Take the data below and extract the lines from the one with "met3: 31 / 5.25" to the one with "item / CTS / global route", inclusive, exactly as written.
(Data provided Opens)
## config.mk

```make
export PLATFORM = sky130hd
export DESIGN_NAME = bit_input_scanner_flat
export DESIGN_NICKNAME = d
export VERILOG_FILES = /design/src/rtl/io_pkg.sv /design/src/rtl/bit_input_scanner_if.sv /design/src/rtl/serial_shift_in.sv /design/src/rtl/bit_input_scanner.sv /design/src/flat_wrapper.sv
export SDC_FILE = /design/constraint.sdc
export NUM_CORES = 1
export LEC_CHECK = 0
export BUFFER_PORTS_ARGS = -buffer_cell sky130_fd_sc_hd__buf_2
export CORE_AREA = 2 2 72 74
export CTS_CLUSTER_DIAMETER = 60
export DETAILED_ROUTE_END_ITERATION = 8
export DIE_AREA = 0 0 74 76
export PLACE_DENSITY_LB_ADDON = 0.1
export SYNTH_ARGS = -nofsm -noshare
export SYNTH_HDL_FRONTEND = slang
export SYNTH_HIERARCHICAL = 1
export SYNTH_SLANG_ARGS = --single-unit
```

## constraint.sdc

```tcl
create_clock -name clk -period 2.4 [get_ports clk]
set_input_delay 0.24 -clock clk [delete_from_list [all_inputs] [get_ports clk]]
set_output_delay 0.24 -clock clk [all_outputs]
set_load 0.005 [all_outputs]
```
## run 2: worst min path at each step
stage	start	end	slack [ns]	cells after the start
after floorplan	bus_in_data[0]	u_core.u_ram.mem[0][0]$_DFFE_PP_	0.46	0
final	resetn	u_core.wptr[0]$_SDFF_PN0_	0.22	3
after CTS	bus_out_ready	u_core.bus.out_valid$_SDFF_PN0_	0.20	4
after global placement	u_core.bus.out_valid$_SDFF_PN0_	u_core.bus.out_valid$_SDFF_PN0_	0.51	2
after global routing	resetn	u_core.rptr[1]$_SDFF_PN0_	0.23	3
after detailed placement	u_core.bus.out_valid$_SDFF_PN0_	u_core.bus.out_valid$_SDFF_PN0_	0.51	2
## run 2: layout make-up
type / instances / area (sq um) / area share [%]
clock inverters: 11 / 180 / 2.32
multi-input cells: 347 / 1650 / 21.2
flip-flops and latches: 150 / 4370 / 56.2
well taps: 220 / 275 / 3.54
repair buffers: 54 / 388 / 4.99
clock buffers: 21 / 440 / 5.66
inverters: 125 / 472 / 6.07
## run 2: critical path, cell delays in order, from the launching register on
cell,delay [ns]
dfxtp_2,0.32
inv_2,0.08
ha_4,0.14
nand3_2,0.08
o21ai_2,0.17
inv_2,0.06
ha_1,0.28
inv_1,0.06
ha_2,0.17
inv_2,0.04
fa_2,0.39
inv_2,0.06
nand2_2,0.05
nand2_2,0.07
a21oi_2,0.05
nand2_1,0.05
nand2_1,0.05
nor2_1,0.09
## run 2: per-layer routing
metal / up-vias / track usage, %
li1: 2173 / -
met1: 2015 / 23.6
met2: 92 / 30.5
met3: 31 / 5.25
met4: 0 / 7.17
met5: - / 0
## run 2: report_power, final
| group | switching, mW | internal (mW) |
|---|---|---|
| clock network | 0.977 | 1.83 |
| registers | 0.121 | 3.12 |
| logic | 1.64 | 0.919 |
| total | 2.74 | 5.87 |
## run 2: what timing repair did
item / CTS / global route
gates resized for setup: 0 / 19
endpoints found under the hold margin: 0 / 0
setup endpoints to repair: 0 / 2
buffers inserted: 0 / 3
(Data provided Closes)
→ **Task result**
met3: 31 / 5.25
met4: 0 / 7.17
met5: - / 0
## run 2: report_power, final
| group | switching, mW | internal (mW) |
|---|---|---|
| clock network | 0.977 | 1.83 |
| registers | 0.121 | 3.12 |
| logic | 1.64 | 0.919 |
| total | 2.74 | 5.87 |
## run 2: what timing repair did
item / CTS / global route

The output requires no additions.